Content starts
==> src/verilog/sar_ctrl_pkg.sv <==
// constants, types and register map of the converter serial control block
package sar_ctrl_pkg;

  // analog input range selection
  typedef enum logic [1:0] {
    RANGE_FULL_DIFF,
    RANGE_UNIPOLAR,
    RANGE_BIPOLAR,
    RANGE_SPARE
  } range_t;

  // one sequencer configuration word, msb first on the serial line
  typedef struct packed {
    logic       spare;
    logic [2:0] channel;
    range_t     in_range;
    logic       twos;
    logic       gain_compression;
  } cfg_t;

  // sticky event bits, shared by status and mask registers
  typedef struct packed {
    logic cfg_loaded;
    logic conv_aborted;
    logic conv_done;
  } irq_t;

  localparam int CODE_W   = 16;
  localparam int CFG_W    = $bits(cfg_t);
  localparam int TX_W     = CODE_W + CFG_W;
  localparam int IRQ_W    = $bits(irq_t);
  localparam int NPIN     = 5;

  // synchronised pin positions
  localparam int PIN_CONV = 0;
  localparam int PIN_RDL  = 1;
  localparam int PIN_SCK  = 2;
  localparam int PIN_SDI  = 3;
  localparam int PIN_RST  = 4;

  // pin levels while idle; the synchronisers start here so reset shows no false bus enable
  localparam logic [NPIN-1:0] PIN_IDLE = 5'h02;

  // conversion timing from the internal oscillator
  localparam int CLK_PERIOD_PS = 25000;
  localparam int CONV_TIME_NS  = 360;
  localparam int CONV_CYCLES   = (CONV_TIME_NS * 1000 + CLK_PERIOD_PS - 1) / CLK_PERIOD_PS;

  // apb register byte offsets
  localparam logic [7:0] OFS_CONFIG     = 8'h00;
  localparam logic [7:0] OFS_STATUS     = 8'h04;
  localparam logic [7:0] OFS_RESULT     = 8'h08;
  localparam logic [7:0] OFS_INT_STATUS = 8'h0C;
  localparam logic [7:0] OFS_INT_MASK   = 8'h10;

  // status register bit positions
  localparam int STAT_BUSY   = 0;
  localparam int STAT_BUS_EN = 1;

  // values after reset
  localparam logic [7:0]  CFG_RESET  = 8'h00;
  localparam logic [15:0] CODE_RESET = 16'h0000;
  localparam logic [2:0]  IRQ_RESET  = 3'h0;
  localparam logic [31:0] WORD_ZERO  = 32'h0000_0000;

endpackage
Content ends
Content starts
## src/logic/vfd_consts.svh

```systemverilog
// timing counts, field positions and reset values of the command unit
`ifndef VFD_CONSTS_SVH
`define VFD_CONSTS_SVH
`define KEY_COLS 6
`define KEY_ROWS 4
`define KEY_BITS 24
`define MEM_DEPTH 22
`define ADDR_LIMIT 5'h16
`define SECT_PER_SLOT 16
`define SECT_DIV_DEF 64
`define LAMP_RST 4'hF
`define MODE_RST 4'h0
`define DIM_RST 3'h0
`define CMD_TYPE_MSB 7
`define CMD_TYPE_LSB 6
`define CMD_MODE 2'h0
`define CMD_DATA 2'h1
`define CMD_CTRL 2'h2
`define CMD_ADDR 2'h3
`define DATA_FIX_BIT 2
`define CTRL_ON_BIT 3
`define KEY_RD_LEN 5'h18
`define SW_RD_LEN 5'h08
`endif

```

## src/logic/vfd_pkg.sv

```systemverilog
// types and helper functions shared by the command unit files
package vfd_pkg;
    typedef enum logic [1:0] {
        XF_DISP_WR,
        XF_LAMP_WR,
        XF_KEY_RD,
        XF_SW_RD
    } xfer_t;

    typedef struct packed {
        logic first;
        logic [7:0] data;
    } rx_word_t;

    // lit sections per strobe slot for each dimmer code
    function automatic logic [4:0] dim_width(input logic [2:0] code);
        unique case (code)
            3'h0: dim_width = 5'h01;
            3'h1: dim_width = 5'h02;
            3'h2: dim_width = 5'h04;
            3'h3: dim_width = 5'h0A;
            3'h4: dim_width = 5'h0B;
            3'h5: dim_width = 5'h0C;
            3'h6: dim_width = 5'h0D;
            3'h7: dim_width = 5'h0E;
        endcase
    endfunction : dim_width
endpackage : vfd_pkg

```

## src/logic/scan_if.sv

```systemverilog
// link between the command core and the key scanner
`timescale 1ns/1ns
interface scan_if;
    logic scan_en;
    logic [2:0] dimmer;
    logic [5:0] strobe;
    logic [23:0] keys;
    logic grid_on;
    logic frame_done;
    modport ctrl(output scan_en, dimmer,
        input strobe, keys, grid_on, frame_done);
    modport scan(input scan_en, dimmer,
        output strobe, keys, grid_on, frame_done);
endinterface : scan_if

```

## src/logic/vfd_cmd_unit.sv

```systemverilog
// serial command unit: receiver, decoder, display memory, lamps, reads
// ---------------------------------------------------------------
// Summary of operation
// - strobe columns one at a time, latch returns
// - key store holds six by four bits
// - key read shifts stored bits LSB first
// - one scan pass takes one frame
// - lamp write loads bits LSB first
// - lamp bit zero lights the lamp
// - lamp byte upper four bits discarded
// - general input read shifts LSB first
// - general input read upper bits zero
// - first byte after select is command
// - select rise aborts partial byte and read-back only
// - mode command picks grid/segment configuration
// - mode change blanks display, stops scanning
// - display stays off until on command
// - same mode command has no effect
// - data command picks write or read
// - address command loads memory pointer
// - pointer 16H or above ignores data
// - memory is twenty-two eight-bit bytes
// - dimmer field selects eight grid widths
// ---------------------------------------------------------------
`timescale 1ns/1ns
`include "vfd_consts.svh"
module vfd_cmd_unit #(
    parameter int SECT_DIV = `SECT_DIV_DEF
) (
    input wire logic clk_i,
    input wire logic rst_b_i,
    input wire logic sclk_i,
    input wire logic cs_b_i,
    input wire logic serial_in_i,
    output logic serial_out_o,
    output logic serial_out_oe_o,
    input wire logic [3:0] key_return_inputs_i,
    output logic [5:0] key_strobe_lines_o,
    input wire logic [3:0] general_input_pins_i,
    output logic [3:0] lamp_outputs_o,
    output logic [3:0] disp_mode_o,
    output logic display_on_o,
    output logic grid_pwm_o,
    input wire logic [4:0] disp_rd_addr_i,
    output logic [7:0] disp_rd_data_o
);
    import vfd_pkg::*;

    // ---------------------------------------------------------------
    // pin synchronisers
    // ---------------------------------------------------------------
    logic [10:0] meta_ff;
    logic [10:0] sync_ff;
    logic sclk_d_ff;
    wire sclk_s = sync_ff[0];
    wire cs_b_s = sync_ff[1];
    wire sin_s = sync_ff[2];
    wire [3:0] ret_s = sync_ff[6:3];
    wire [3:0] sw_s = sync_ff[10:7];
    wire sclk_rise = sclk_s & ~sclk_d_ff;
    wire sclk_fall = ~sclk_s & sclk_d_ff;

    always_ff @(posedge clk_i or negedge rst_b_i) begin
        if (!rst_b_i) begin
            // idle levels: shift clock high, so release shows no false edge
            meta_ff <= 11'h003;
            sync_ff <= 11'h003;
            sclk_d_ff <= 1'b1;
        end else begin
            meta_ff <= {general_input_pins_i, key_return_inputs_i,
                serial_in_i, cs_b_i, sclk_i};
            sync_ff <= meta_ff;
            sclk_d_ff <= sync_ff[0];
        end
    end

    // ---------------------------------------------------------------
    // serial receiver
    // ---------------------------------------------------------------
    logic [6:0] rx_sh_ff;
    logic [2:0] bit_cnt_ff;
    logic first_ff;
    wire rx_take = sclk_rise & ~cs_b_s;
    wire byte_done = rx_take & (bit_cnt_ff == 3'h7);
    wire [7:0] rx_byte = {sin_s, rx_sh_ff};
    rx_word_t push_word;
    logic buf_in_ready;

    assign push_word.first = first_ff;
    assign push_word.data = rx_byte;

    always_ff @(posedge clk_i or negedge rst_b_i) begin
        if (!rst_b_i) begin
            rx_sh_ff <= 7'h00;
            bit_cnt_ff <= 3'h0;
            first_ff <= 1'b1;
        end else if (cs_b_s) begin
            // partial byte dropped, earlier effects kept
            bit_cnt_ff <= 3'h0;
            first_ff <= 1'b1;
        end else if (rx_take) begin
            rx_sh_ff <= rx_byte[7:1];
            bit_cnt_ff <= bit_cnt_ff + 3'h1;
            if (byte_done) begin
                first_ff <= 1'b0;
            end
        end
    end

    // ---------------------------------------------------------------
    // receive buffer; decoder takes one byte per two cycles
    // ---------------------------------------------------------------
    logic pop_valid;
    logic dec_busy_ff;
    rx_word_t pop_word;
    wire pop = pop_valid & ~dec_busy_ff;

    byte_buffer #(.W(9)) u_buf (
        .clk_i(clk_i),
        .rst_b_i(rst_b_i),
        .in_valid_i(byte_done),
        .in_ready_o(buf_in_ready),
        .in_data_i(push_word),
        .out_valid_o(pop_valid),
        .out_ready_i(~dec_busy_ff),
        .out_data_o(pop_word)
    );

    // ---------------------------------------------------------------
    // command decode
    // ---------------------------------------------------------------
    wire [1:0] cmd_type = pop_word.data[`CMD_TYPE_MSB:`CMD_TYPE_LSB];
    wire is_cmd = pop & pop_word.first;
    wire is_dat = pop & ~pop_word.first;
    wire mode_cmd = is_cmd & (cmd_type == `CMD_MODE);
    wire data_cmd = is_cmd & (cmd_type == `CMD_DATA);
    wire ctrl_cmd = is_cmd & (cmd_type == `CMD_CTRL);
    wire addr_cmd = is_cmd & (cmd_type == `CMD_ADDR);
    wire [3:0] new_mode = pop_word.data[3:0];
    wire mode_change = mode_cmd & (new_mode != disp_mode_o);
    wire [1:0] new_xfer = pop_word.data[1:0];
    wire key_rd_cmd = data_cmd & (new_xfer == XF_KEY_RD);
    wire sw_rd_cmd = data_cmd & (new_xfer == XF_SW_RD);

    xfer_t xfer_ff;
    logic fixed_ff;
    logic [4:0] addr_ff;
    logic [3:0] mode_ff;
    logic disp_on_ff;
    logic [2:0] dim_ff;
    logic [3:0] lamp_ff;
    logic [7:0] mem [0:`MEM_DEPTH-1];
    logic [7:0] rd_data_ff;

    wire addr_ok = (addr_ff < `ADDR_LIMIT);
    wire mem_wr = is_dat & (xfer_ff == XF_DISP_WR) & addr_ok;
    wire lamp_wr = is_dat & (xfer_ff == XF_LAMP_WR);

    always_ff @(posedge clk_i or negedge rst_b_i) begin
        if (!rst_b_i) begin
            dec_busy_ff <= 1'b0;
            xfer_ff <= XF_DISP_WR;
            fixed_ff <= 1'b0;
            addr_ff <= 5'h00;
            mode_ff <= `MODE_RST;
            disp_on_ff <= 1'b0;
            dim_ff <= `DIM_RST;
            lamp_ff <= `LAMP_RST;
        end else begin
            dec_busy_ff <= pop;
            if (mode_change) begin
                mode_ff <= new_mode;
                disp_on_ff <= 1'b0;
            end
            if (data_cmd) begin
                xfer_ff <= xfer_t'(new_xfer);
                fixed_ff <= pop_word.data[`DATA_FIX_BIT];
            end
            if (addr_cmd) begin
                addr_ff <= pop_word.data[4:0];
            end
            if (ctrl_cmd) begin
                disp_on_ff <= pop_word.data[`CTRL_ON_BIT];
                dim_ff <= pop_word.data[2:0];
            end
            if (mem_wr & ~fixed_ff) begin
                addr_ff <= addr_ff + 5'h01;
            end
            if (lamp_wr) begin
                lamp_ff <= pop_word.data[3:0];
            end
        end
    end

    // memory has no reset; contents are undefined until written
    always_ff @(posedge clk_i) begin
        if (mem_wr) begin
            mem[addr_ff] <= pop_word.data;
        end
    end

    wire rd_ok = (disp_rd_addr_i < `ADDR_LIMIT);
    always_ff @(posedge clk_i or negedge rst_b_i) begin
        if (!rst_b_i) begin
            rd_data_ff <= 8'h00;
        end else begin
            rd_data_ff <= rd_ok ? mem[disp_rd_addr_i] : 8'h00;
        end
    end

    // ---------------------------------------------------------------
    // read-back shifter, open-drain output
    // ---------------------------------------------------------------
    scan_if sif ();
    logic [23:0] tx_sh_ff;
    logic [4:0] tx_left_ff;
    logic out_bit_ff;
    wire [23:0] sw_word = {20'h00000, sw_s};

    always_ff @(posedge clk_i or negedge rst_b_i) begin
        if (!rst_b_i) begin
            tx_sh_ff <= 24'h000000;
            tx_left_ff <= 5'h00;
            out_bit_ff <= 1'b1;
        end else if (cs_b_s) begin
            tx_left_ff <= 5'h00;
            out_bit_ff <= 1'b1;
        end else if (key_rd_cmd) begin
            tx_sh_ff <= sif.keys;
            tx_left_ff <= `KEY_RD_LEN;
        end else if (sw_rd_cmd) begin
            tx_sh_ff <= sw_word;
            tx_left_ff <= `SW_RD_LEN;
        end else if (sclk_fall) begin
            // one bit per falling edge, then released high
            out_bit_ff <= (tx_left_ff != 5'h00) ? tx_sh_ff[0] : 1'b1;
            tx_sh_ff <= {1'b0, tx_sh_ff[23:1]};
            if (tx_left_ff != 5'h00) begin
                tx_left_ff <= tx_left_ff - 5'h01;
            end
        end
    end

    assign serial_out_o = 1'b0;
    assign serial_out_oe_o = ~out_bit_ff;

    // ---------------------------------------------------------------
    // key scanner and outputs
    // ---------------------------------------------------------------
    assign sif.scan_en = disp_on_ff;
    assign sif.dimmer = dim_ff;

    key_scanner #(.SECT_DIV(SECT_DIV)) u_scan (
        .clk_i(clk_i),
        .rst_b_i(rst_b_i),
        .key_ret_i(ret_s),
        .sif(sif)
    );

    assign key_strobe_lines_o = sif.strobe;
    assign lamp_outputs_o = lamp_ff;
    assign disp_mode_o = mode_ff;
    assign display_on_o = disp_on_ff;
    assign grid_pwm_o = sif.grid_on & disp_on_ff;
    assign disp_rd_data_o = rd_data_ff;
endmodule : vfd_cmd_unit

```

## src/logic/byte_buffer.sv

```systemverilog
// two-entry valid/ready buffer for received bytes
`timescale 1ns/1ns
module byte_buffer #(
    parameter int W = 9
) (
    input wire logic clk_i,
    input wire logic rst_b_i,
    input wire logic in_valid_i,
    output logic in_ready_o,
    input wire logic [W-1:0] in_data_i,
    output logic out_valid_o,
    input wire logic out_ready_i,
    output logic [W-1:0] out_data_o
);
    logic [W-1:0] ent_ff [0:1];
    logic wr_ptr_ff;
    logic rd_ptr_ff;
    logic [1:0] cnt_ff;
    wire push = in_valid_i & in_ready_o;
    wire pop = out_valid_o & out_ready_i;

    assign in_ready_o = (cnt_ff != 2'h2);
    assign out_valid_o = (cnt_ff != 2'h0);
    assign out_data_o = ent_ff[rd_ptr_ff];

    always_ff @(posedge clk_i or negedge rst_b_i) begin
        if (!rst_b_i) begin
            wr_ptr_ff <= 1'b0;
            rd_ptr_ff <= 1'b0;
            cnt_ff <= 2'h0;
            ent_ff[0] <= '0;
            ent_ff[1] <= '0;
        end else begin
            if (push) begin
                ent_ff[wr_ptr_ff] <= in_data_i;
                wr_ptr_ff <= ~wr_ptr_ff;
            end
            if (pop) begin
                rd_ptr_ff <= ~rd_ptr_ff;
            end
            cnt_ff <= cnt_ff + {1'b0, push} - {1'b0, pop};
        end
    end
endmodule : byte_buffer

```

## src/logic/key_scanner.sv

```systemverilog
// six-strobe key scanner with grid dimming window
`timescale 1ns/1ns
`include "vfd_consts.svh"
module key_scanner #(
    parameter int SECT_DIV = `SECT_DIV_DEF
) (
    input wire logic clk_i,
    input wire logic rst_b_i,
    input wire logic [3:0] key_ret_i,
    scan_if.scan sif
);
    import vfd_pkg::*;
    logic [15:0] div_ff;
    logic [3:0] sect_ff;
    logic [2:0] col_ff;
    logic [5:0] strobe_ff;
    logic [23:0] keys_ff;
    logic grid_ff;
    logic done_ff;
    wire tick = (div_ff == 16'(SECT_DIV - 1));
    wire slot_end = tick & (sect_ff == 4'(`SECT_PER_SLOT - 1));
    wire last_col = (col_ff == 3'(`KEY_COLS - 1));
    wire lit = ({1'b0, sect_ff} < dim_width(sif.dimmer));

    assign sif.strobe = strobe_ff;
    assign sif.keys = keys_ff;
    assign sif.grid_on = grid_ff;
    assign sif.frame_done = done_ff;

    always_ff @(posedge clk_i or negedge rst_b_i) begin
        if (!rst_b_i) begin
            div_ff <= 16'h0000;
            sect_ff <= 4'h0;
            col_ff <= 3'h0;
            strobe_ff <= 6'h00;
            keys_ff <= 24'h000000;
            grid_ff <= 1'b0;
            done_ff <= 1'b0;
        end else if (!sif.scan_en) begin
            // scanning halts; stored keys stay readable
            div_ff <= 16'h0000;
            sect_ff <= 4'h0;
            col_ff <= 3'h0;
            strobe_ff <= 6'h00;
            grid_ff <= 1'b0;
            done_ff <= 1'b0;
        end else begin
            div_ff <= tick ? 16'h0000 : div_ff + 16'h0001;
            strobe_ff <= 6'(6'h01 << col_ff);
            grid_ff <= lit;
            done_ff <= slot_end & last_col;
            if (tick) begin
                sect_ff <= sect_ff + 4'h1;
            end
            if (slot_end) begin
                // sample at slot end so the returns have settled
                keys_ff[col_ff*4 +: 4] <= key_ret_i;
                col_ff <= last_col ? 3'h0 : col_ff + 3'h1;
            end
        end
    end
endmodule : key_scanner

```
Content ends
Your goal: Gather up, from the records above, each line where the word "configuration" appears.

Finished task:
  // one sequencer configuration word, msb first on the serial line
// - mode command picks grid/segment configuration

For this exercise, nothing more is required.